In early April, COVID-19 was in an embryonic stage of familiarity with 1,550 confirmed cases registered in Wisconsin. However, numbers would scale quickly as figures published by the DHS in September recorded a staggering 113,645 people had tested positive since February. Left unchecked the DHS has reported an increase of cases across the state’s 72 counties. More than 1,280 Wisconsinites have died.
Meanwhile the Republican majority in both the Senate and Assembly have challenged Governor Evers emergency COVID orders including state wide mask mandates. A stay-at-home order issued by DHS Secretary Andrea Palm was struck down in March. Seemingly the political ideologies of the Wisconsin GOP supersede the impact of COVID-19 with Senate Majority Leader Scott Fitzgerald asserting that his Republican colleagues “stand ready to convene the body to end the Governor’s orders.” A reckless approach that contributes to the continuing surge of cases in communities where the 546 staff of Oshkosh Correctional live.
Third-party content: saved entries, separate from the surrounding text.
What follows belongs to an exercise in optimizing a design on an open flow for small area, a short achievable clock period and few clock cycles per item; a production flow would make more cautious choices.
Function was checked by simulation only, so behaviour that the tests miss may differ from the original.

// data_feeder_top
module data_feeder_top #(
    parameter feeder_pkg::bus_addr_t BUS_BASE = 32'hC400_0000
) (
    input  logic                  clk_i,
    input  logic                  rst_i,
    input  logic                  host_strobe_i,
    input  logic                  host_rw_i,
    input  feeder_pkg::bus_addr_t host_addr_i,
    input  feeder_pkg::bus_data_t host_wdata_i,
    output logic                  host_ready_o,
    output feeder_pkg::bus_data_t host_rdata_o,
    input  logic                  fifo_addr_full_i,
    input  logic                  fifo_rw_full_i,
    input  logic                  fifo_data_empty_i,
    input  feeder_pkg::line_t     dram_line_i,
    output logic                  dram_addr_valid_o,
    output feeder_pkg::bus_addr_t dram_addr_o,
    output logic                  fifo_data_rd_en_o,
    output feeder_pkg::load_cmd_t load_cmd_o
);
Size in the first run: about 1300 cells after synthesis, ~160 flip-flops, ~11000 µm² of cells after synthesis.
export LEC_CHECK = 0
export CAP_MARGIN = 20
export CORE_AREA = 5 5 275 275
export DIE_AREA = 0 0 280 280
export SLEW_MARGIN = 20
create_clock -name core_clock -period 5.0 [get_ports {clk_i}]
run.sh (not shown) runs the stock make flow with config.mk's settings and CLKGATE_MAP_FILE= SYNTH_SCRIPT=/design/flow/synth_recipe.tcl, a recipe that flattens the netlist after the stock synthesis.
Testbench counts at the start, summed over its fixed seeds: cycles 184,696, words 174,743.
From an optimization exercise on the open Yosys and OpenROAD flow, aimed at small area and a short achievable clock period; shortcuts taken in it are not production practice.
In this exercise RTL edits were held to simulation tests only and were not proved equivalent to the original.
Power is estimated from default activity; no workload was simulated.

$ cat run.sh
#!/bin/bash
# synth_recipe.tcl (not shown) runs the flow's synth.tcl, then flattens the netlist and writes it again
# the make line also repeats each setting of config.mk as NAME=value (left out here)
make -C /OpenROAD-flow-scripts/flow DESIGN_CONFIG=/design/flow/config.mk WORK_HOME=/design/flow/orfs CLKGATE_MAP_FILE= SYNTH_SCRIPT=/design/flow/synth_recipe.tcl finish
$ cat config.mk
export PLATFORM = sky130hd
export DESIGN_NAME = dm_stage
export DESIGN_NICKNAME = dm_stage
export VERILOG_FILES = /design/flow/design.v
export SDC_FILE = /design/flow/constraint.sdc
export NUM_CORES = 4
export LEC_CHECK = 0
export CAP_MARGIN = 20
export CORE_MARGIN = 2
export CORE_UTILIZATION = 40
export SETUP_SLACK_MARGIN = 1.0
export SLEW_MARGIN = 20
$ cat constraint.sdc
create_clock -name core_clock -period 5.0 [get_ports {sig_clk}]
set_input_delay 1.0000 -clock core_clock [delete_from_list [all_inputs] [get_ports {sig_clk}]]
set_output_delay 1.0000 -clock core_clock [all_outputs]
set_load 0.01 [all_outputs]
$ cat design.v
module dm_stage (
  input  logic       sig_clk,
  input  logic       sig_rst,
  input  logic [7:0] EX_data_result,
  input  logic [7:0] EX_data_reg,
  input  logic [1:0] EX_addr_reg,
  input  logic [1:0] EX_sig_ctrl_DM,
  input  logic       EX_sig_ctrl_RF,
  input  logic [7:0] IO_data_in,
  input  logic       IO_sig_ready,
  output logic [7:0] RF_data_wr,
  output logic [1:0] RF_addr_wr,
  output logic       RF_sig_wr,
  output logic [7:0] IO_data_out,
  output logic       IO_sig_valid,
  output logic       PL_sig_stall
);
  logic [7:0] ram_r [0:255];
  logic       is_load_s;
  logic       is_store_s;
  logic       ram_we_s;
  logic [7:0] load_data_s;
  logic [7:0] wb_data_s;
  logic       wb_en_s;
  logic [7:0] rf_data_r;
  logic [1:0] rf_addr_r;
  logic       rf_wr_r;
  always_comb begin
    is_load_s  = 1'b0;
    is_store_s = 1'b0;
    case (EX_sig_ctrl_DM)
      2'b01:   is_load_s  = 1'b1;
      2'b10:   is_store_s = 1'b1;
      default: begin
        is_load_s  = 1'b0;
        is_store_s = 1'b0;
      end
    endcase
  end
  typedef enum logic {ST_IDLE = 1'b0, ST_FULL = 1'b1} port_state_e;
  port_state_e state_r;
  port_state_e state_nxt_s;
  logic [7:0]  io_data_r;
  logic        io_store_s;
  logic        io_accept_s;
  logic        stall_s;
  logic        io_valid_s;
  assign io_valid_s = (state_r == ST_FULL);
  always_comb begin
    io_store_s  = is_store_s && (EX_data_result == 8'hFF);
    ram_we_s    = is_store_s && (EX_data_result < 8'hFE);
    stall_s     = io_store_s && io_valid_s && !IO_sig_ready;
    io_accept_s = io_store_s && !stall_s;
    if (EX_data_result == 8'hFE) begin
      load_data_s = IO_data_in;
    end else if (EX_data_result == 8'hFF) begin
      load_data_s = {7'b0000000, io_valid_s};
    end else begin
      load_data_s = ram_r[EX_data_result];
    end
  end
  always_comb begin
    state_nxt_s = state_r;
    case (state_r)
      ST_IDLE: begin
        if (io_accept_s) state_nxt_s = ST_FULL;
        else             state_nxt_s = ST_IDLE;
      end
      ST_FULL: begin
        if (io_accept_s)       state_nxt_s = ST_FULL;
        else if (IO_sig_ready) state_nxt_s = ST_IDLE;
        else                   state_nxt_s = ST_FULL;
      end
      default: state_nxt_s = ST_IDLE;
    endcase
  end
  always_ff @(posedge sig_clk or posedge sig_rst) begin
    if (sig_rst) begin
      state_r   <= ST_IDLE;
      io_data_r <= 8'h00;
    end else begin
      state_r <= state_nxt_s;
      if (io_accept_s) io_data_r <= EX_data_reg;
    end
  end
  assign IO_data_out  = io_data_r;
  assign IO_sig_valid = io_valid_s;
  assign PL_sig_stall = stall_s;
  always_comb begin
    wb_data_s = is_load_s ? load_data_s : EX_data_result;
    wb_en_s   = EX_sig_ctrl_RF && !is_store_s;
  end
  always_ff @(posedge sig_clk) begin
    if (ram_we_s) ram_r[EX_data_result] <= EX_data_reg;
  end
  always_ff @(posedge sig_clk or posedge sig_rst) begin
    if (sig_rst) begin
      rf_data_r <= 8'h00;
      rf_addr_r <= 2'b00;
      rf_wr_r   <= 1'b0;
    end else begin
      rf_data_r <= wb_data_s;
      rf_addr_r <= EX_addr_reg;
      rf_wr_r   <= wb_en_s;
    end
  end
  assign RF_data_wr = rf_data_r;
  assign RF_addr_wr = rf_addr_r;
  assign RF_sig_wr  = rf_wr_r;
endmodule
This design comes from an exercise in tuning for small area and a short achievable clock period on the open sky130 flow, not from production work.
RTL that was checked went through simulation tests only; none was proved equivalent to the original.
Function not checked in runs 1 and 2: the RTL went through the layout flow alone.
The flow treats the clock pin as an ideal source, which a real chip does not have.
Power and IR drop assume default switching activity.

File: flow/config.mk
export PLATFORM = sky130hd
export DESIGN_NAME = nic_control
export DESIGN_NICKNAME = nic_control
export VERILOG_FILES = /design/flow/design.v
export SDC_FILE = /design/flow/constraint.sdc
export NUM_CORES = 4
export LEC_CHECK = 0
export CAP_MARGIN = 20
export CORE_MARGIN = 2
export CORE_UTILIZATION = 55
export PLACE_DENSITY = 0.7
export SETUP_SLACK_MARGIN = 2.8
export SLEW_MARGIN = 20
export TNS_END_PERCENT = 5
export BUFFER_PORTS_ARGS = -buffer_cell sky130_fd_sc_hd__buf_2
export PRE_CTS_TCL = /design/flow/flow/pre_cts.tcl
export DONT_USE_CELLS = sky130_fd_sc_hd__or4_1 sky130_fd_sc_hd__or4_2 sky130_fd_sc_hd__or4_4 sky130_fd_sc_hd__or4b_1 sky130_fd_sc_hd__or4b_2 sky130_fd_sc_hd__or4b_4 sky130_fd_sc_hd__or4bb_1 sky130_fd_sc_hd__or4bb_2 sky130_fd_sc_hd__or4bb_4 sky130_fd_sc_hd__nor4_1 sky130_fd_sc_hd__nor4_2 sky130_fd_sc_hd__nor4_4 sky130_fd_sc_hd__nor4b_1 sky130_fd_sc_hd__nor4b_2 sky130_fd_sc_hd__nor4b_4 sky130_fd_sc_hd__nor4bb_1 sky130_fd_sc_hd__nor4bb_2 sky130_fd_sc_hd__nor4bb_4 sky130_fd_sc_hd__or3_1 sky130_fd_sc_hd__or3_2 sky130_fd_sc_hd__or3_4 sky130_fd_sc_hd__or3b_1 sky130_fd_sc_hd__or3b_2 sky130_fd_sc_hd__or3b_4
File: flow/constraint.sdc
create_clock -name core_clock -period 5.0 [get_ports {clk}]
set_input_delay 1.0000 -clock core_clock [delete_from_list [all_inputs] [get_ports {clk}]]
set_output_delay 1.0000 -clock core_clock [all_outputs]
set_load 0.01 [all_outputs]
Prison populations are inherently susceptible to the spread of infectious disease. Coupled with pre-existing health conditions, age cohorts and high rates of acquired comorbidities within the prison environment, the transmission of COVID propagates with ease. The need for decarceration is amplified in this setting.
“Our criminal justice system remains in dire need of reform to eliminate racial bias and prolonged incarceration,” Governor Evers recently wrote when referencing the expansion of Wisconsin’s Earned Release Program (ERP). While this initiative is welcomed it is also conservative. Governor Evers can pursue other decarceration avenues including Wis. Stat. § 302.35 "Emergency Release Power" and Wis. Stat. § 302.425 (2) "Other Release Power,” to stymie the escalation of infection. Yet again, there is still no relief for those with claims of actual innocence like Dassey.
A Cruel and Unusual Punishment
Brendan Dassey is currently under lockdown with restricted communication to the outside world. His conviction both unjust and without merit, devoid of evidence or corroboration warrants further scrutiny under the Eighth Amendment standard of review. COVID-19 is but another prong to the cruel and unusual punishment Dassey continues to endure.
"Thank you for your advocacy on criminal justice reform. Please know that our administration continues to listen to your voice and is determined to persist in the hard work of making Wisconsin a more just, equitable, and merciful place,” writes Governor Evers and Lieutenant Governor Mandela Barnes in recent communications.
A merciful executive branch would review a clemency petition on merit.